[Source data Boundary: Start]
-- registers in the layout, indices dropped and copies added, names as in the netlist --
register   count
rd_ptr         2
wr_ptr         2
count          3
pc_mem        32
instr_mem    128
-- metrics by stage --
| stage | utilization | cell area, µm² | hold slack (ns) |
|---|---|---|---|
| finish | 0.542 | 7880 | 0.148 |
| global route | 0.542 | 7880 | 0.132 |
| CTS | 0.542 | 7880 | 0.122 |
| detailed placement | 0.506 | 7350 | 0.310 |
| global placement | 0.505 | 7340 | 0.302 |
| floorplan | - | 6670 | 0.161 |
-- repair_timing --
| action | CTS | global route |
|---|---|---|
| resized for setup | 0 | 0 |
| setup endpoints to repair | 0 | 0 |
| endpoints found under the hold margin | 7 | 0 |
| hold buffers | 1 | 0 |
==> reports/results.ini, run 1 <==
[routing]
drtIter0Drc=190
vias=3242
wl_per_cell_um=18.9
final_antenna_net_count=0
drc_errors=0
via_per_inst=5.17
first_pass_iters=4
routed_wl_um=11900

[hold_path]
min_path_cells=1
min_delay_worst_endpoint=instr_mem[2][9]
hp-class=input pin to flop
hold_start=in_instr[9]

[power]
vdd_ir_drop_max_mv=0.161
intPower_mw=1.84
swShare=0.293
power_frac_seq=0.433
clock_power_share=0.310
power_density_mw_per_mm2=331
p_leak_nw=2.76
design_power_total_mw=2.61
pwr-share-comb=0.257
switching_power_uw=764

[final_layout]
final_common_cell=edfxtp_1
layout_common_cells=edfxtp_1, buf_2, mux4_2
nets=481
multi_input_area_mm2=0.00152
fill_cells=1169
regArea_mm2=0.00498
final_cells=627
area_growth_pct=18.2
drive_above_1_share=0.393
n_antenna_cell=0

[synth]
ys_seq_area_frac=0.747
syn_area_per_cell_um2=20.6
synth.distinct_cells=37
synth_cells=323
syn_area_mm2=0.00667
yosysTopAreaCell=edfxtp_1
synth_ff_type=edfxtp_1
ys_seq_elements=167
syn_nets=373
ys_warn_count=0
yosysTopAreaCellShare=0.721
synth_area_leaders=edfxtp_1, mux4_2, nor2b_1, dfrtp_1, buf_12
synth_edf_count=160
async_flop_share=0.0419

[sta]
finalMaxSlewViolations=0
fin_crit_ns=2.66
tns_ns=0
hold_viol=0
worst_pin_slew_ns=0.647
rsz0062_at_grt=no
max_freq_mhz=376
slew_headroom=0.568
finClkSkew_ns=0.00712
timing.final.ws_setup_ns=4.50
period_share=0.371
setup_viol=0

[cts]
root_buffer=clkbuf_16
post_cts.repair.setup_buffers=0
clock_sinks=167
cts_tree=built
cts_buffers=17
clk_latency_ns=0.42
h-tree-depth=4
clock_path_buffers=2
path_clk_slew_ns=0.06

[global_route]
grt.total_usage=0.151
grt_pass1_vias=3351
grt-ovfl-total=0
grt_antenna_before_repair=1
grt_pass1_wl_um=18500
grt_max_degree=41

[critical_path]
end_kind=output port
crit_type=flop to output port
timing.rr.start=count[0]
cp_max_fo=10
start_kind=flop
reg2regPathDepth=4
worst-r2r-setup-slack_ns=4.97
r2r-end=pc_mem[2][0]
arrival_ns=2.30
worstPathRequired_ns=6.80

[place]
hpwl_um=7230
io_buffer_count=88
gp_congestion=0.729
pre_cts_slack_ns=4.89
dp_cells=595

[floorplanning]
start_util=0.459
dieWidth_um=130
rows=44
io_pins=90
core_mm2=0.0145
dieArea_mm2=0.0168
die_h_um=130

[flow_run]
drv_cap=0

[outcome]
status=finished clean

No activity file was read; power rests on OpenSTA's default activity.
## config.mk

```make
export PLATFORM = sky130hd
export DESIGN_NAME = imem_boot_loader
export DESIGN_NICKNAME = d
export VERILOG_FILES = /design/src/rtl/imem_pkg.sv /design/src/rtl/imem_boot_loader.sv
export SDC_FILE = /design/constraint.sdc
export NUM_CORES = 1
export LEC_CHECK = 0
export CORE_MARGIN = 5
export CORE_UTILIZATION = 45
export DETAILED_ROUTE_END_ITERATION = 10
export GPL_TIMING_DRIVEN = 0
export MAX_ROUTING_LAYER = met4
export PLACE_DENSITY_LB_ADDON = 0.08
export SLEW_MARGIN = 5
export SYNTH_ARGS = -nofsm -noshare
export SYNTH_HDL_FRONTEND = slang
export SYNTH_SLANG_ARGS = --single-unit
```

## constraint.sdc

```tcl
create_clock -name clk_i -period 2.4 [get_ports clk_i]
set_input_delay 0.48 -clock clk_i [delete_from_list [all_inputs] [get_ports clk_i]]
set_output_delay 0.48 -clock clk_i [all_outputs]
set_load 0.005 [all_outputs]
```

## src/rtl/imem_pkg.sv

```systemverilog
// Shared constants and state encoding for the instruction-memory boot loader.
// Memory geometry is fixed here so every user agrees on address width.
// Byte cells only; the NOP pad byte is also defined here.
package imem_pkg;

  localparam int INSTR_MEM_SIZE = 256;
  localparam int MEM_CELL_SIZE  = 8;
  localparam int ADDR_W         = $clog2(INSTR_MEM_SIZE);

  localparam logic [MEM_CELL_SIZE-1:0] NOP_BYTE = 8'h00;

  // Largest acceptable program length, sized to the length/count width.
  localparam logic [ADDR_W:0] MAX_LEN = (ADDR_W + 1)'(INSTR_MEM_SIZE);

  typedef enum logic [2:0] {
    IDLE,
    LOAD,
    PAD,
    DONE,
    ERR
  } boot_state_t;

endpackage

```

## src/rtl/imem_boot_loader.sv

```systemverilog
// Boot loader: streams program bytes into instruction memory, pads to a word, then releases the CPU.
// Latency: memory write appears 1 cycle after a byte is accepted; release 1 cycle after the final write.
// Backpressure: byte_ready_o is high only in LOAD (state-only); the source is stalled during PAD/DONE/ERR/IDLE.
module imem_boot_loader
  import imem_pkg::*;
(
  input  logic                     clk_i,
  input  logic                     rst_i,
  input  logic                     start_i,
  input  logic [ADDR_W:0]          prog_len_i,
  input  logic                     byte_valid_i,
  input  logic [MEM_CELL_SIZE-1:0] byte_data_i,
  output logic                     byte_ready_o,
  output logic                     mem_we_o,
  output logic [ADDR_W-1:0]        mem_waddr_o,
  output logic [MEM_CELL_SIZE-1:0] mem_wdata_o,
  output logic                     cpu_stall_o,
  output logic                     load_done_o,
  output logic                     load_err_o,
  output logic [7:0]               checksum_o
);

  boot_state_t              state_q, state_d;
  logic [ADDR_W:0]          len_q, len_d;
  logic [ADDR_W:0]          cnt_q, cnt_d;
  logic [ADDR_W:0]          cnt_inc;
  logic                     we_q, we_d;
  logic [ADDR_W-1:0]        waddr_q, waddr_d;
  logic [MEM_CELL_SIZE-1:0] wdata_q, wdata_d;
  logic                     stall_q, stall_d;
  logic                     done_q, done_d;
  logic                     err_q, err_d;
  logic [7:0]               csum_q, csum_d;

  assign cnt_inc = cnt_q + (ADDR_W + 1)'(1);

  // Ready depends on state only, never on byte_valid_i.
  assign byte_ready_o = (state_q == LOAD);

  assign mem_we_o    = we_q;
  assign mem_waddr_o = waddr_q;
  assign mem_wdata_o = wdata_q;
  assign cpu_stall_o = stall_q;
  assign load_done_o = done_q;
  assign load_err_o  = err_q;
  assign checksum_o  = csum_q;

  // State and datapath registers; synchronous reset, memory contents are not rolled back.
  always_ff @(posedge clk_i) begin
    if (rst_i) begin
      state_q <= IDLE;
      len_q   <= '0;
      cnt_q   <= '0;
      we_q    <= 1'b0;
      waddr_q <= '0;
      wdata_q <= '0;
      stall_q <= 1'b1;
      done_q  <= 1'b0;
      err_q   <= 1'b0;
      csum_q  <= '0;
    end else begin
      state_q <= state_d;
      len_q   <= len_d;
      cnt_q   <= cnt_d;
      we_q    <= we_d;
      waddr_q <= waddr_d;
      wdata_q <= wdata_d;
      stall_q <= stall_d;
      done_q  <= done_d;
      err_q   <= err_d;
      csum_q  <= csum_d;
    end
  end

  // Next-state and output decode: start handling, stream writes, word padding, release.
  always_comb begin
    state_d = state_q;
    len_d   = len_q;
    cnt_d   = cnt_q;
    we_d    = 1'b0;
    waddr_d = waddr_q;
    wdata_d = wdata_q;
    stall_d = stall_q;
    done_d  = done_q;
    err_d   = err_q;
    csum_d  = csum_q;

    case (state_q)
      IDLE, DONE, ERR: begin
        // Release is one cycle after entering DONE so the last write lands first.
        if (state_q == DONE) begin
          done_d  = 1'b1;
          stall_d = 1'b0;
        end
        if (start_i) begin
          done_d  = 1'b0;
          stall_d = 1'b1;
          if ((prog_len_i == '0) || (prog_len_i > MAX_LEN)) begin
            state_d = ERR;
            err_d   = 1'b1;
          end else begin
            state_d = LOAD;
            err_d   = 1'b0;
            len_d   = prog_len_i;
            cnt_d   = '0;
            csum_d  = '0;
          end
        end
      end

      LOAD: begin
        if (byte_valid_i) begin
          we_d    = 1'b1;
          waddr_d = cnt_q[ADDR_W-1:0];
          wdata_d = byte_data_i;
          cnt_d   = cnt_inc;
          csum_d  = csum_q + byte_data_i;
          if (cnt_inc == len_q) begin
            state_d = (cnt_inc[1:0] == 2'b00) ? DONE : PAD;
          end
        end
      end

      PAD: begin
        we_d    = 1'b1;
        waddr_d = cnt_q[ADDR_W-1:0];
        wdata_d = NOP_BYTE;
        cnt_d   = cnt_inc;
        if (cnt_inc[1:0] == 2'b00) begin
          state_d = DONE;
        end
      end

      default: begin
        state_d = IDLE;
      end
    endcase
  end

endmodule

```

==> run_results.csv <==
group,metric,value,unit
status,status,"complete, no violations",
routing,met3WireLength,253,µm
synth,synth_edf_count,0,
floorplanning,fp-row-count,27,
cts,cts_tree,"yes",
sta,rsz0062_at_grt,"false",
critical_path,cp_slowest_cell,"or4_4",
place,place_hpwl,4.37,mm
critical_path,start_kind,"input pin",
synth,synth_common_cells,"dfxtp_1 (49), nand2_1 (49), a21oi_1 (33), nor2_1 (19), nand3_1 (16)",
sta,slew_viol_final,0,
cts,clk_latency,300,ps
routing,routed_via_density,5.39,
critical_path,cp_data_arrival_time,2550,ps
synth,synthFlopType,"dfxtp_1",
grt,grt_pass1_wl,10.1,mm
synth,syn_inst,297,
floorplanning,fp.dieH,84.6,µm
sta,setup_ws,69.7,ps
cts,htree_levels,2,
cts,cts_buffers,5,
grt,globalRouteTotalUtil,17.4,%
min_path,whs_path_depth,2,
sta,hold_violations,0,
place,portBuffers,48,
cts,clk_pin_slew,90,ps
routing,drc_errors,0,
critical_path,critPathRequiredTime,2620,ps
synth,synth.avg_cell_area,8.43,µm²
finish,area_delta_synth_final,30.4,%
synth,async_flop_share,0,%
critical_path,cp-end-kind,"flip-flop",
critical_path,worstSetupPathType,"in2reg",
critical_path,path_max_fanout,5,
synth,synth.area.top_cells,"dfxtp_1 (39%), nand2_1 (7.3%), a21oi_1 (6.6%), ha_1 (4.0%), a311oi_2 (3.6%)",
routing,antenna_left,0,
critical_path,ff2ff_path_depth,7,
finish,drive_above_1_share,11.2,%
routing,dr.pass1.iters,4,
sta,worst_pin_slew,842,ps
sta,setup_tns,0,ps
routing,drt_iter0_markers,140,
power_and_ir_drop,leakage,0.00122,µW
floorplanning,chipWidth,84.6,µm
power_and_ir_drop,p_per_area,534,nW/µm²
synth,syn_nets,327,
finish,seqCellArea,982,µm²
synth,synth_area,2500,µm²
finish,diodes,0,
critical_path,path_cells,"clkdlybuf4s50_1 > or4_4 > or3_4 > a32o_2 > o31a_1 > buf_6 > a311oi_2",
cts,cts_root_buffer,"clkbuf_8",
power_and_ir_drop,power,1740,µW
synth,ys_ff_latch,49,
cts,ctsLongestPathBuffers,2,
critical_path,critical_path.max_stage_delay,430,ps
routing,top_layer,"met4",
sta,timing.slew.headroom,43.5,%
synth,yosys_warnings,0,
run,maxCapViolations,0,
sta,clock-skew-final,12.6,ps
finish,final.fill_count,520,
grt,antenna_found_initial,0,
cts,cts.sinks,49,
place,dpl.cell_count,417,
synth,synth_top_area_share,39.2,%
synth,seq_area_frac_synth,39.2,%
floorplanning,core-area,5470,µm²
routing,wl_per_cell,13.7,µm
sta,fmax,0.429,GHz
routing,wl_met2,2.71,mm
power_and_ir_drop,ir_drop,0.334,mV
finish,stdcell_count,428,
sta,post-route-period-util,97.1,%
grt,grt_overflow,0,
sta,setup_violations,0,
routing,num_vias,2306,
grt,grt_max_degree,16,
synth,synth.largest_area_cell,"dfxtp_1",
floorplanning,dieArea,7160,µm²
routing,totalWireLength,5.87,mm
finish,nets,385,
floorplanning,start_util,45.8,%
place,post-place-ws,-564,ps
floorplanning,num_io_pins,50,
finish,multiInputGateArea,1470,µm²
place,routabilityCongestion,0.807,
min_path,hold_path.class,"reg2reg",
synth,synth.distinct_cells,52,
routing,m1WireLength,2.86,mm
grt,grt_pass1_vias,2183,
sta,min_period,2330,ps
[layout make-up]
type	instances	share of cell area [%]
plain buffers	17	2.34
clock buffers	6	2.22
clock inverters	2	1.19
inverters	5	0.574
multi-input cells	225	45.0
flip-flops and latches	49	30.1
well taps	72	2.76
repair buffers	52	15.9
[cells by family (layout without fill, tap and decap cells)]
logic type	Yosys count	count (layout)	share of synthesized area, %
AOI/OAI and AO/OA	80	80	22.5
xor gates and xnor gates	13	13	4.55
adders and majority gates	9	9	4.80
buffers and inverters	23	82	3.85
DFF	49	49	39.2
muxes	4	4	1.65
and+or+nand+nor	119	119	23.5
[timing repair]
action	4_1_cts	5_1_grt
setup endpoints to repair	28	21
pin swaps	3	7
gates resized for setup	9	15
cloned	1	0
hold buffers	0	0
buffers inserted	2	1
[critical path: cells and delay by family]
kind	cells	cell delay, ps
AO/OA/AOI/OAI	3	670
buffers and inverters	2	560
AND/OR/NAND/NOR	2	830
[registers in the layout (all words and copies together), names as in the netlist]
register / flops
cpu_stall_o: 1
cnt_q: 9
state_q: 3
mem_wdata_o: 8
load_done_o: 1
len_q: 9
load_err_o: 1
checksum_o: 8
mem_we_o: 1
mem_waddr_o: 8
[metal layers]
layer / up-vias / GRT usage [%]
met2: 50 / 28.3
met5: - / -
met3: 6 / 3.73
li1: 1176 / -
met4: 0 / 4.60
met1: 1074 / 22.1
[final timing paths]
| kind | slack, ps | start | endpoint |
|---|---|---|---|
| worst min-delay path | 460 | mem_waddr_o[0]$_SDFFE_PP0P_ | mem_waddr_o[0]$_SDFFE_PP0P_ |
| worst max register to register | 170 | cnt_q[1]$_SDFFE_PP0P_ | state_q[1]$_SDFFE_PP0P_ |
| worst min register to register | 460 | mem_waddr_o[0]$_SDFFE_PP0P_ | mem_waddr_o[0]$_SDFFE_PP0P_ |
| worst max-delay path | 70 | prog_len_i[7] | cnt_q[2]$_SDFFE_PP0P_ |
[stage by stage]
stage | hold slack (ps) | util [%] | cell area [µm²]
after floorplan | 448 | - | 2500
after global placement | 448 | 56.2 | 3080
after detailed placement | 451 | 56.2 | 3080
after CTS | 463 | 58.9 | 3230
after global routing | 474 | 59.7 | 3270
final | 460 | 59.7 | 3270
[power by group]
group / internal [µW] / switching, µW / leakage [µW] / total, µW
clock: 313 / 274 / 0.0000554 / 587
sequential: 840 / 23.2 / 0.000398 / 863
combinational: 140 / 153 / 0.000764 / 293
total: 1290 / 450 / 0.00122 / 1740
[cells in the final DEF, fill, tap and decap left out, drive strengths merged, types with 5 or more instances in the layout]
cell type / synthesis / final
clkbuf: 14 / 20
a21oi: 34 / 34
nand2b: 9 / 9
a311oi: 6 / 6
buf: 4 / 7
clkdlybuf4s50: 0 / 42
nor2: 19 / 19
or3: 5 / 5
nand3: 16 / 16
inv: 5 / 5
a22o: 8 / 8
xnor2: 8 / 8
o21ai: 9 / 9
nand2: 49 / 49
dfxtp: 49 / 49
xor2: 5 / 5
ha: 8 / 8
No activity file was read; power rests on OpenSTA's default activity.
[Source data Boundary: End]
What needs to be done: Begin at the first line of the records above and quote every line verbatim through the one that contains "yosysTopAreaCell=edfxtp_1".

Written answer:
-- registers in the layout, indices dropped and copies added, names as in the netlist --
register   count
rd_ptr         2
wr_ptr         2
count          3
pc_mem        32
instr_mem    128
-- metrics by stage --
| stage | utilization | cell area, µm² | hold slack (ns) |
|---|---|---|---|
| finish | 0.542 | 7880 | 0.148 |
| global route | 0.542 | 7880 | 0.132 |
| CTS | 0.542 | 7880 | 0.122 |
| detailed placement | 0.506 | 7350 | 0.310 |
| global placement | 0.505 | 7340 | 0.302 |
| floorplan | - | 6670 | 0.161 |
-- repair_timing --
| action | CTS | global route |
|---|---|---|
| resized for setup | 0 | 0 |
| setup endpoints to repair | 0 | 0 |
| endpoints found under the hold margin | 7 | 0 |
| hold buffers | 1 | 0 |
==> reports/results.ini, run 1 <==
[routing]
drtIter0Drc=190
vias=3242
wl_per_cell_um=18.9
final_antenna_net_count=0
drc_errors=0
via_per_inst=5.17
first_pass_iters=4
routed_wl_um=11900

[hold_path]
min_path_cells=1
min_delay_worst_endpoint=instr_mem[2][9]
hp-class=input pin to flop
hold_start=in_instr[9]

[power]
vdd_ir_drop_max_mv=0.161
intPower_mw=1.84
swShare=0.293
power_frac_seq=0.433
clock_power_share=0.310
power_density_mw_per_mm2=331
p_leak_nw=2.76
design_power_total_mw=2.61
pwr-share-comb=0.257
switching_power_uw=764

[final_layout]
final_common_cell=edfxtp_1
layout_common_cells=edfxtp_1, buf_2, mux4_2
nets=481
multi_input_area_mm2=0.00152
fill_cells=1169
regArea_mm2=0.00498
final_cells=627
area_growth_pct=18.2
drive_above_1_share=0.393
n_antenna_cell=0

[synth]
ys_seq_area_frac=0.747
syn_area_per_cell_um2=20.6
synth.distinct_cells=37
synth_cells=323
syn_area_mm2=0.00667
yosysTopAreaCell=edfxtp_1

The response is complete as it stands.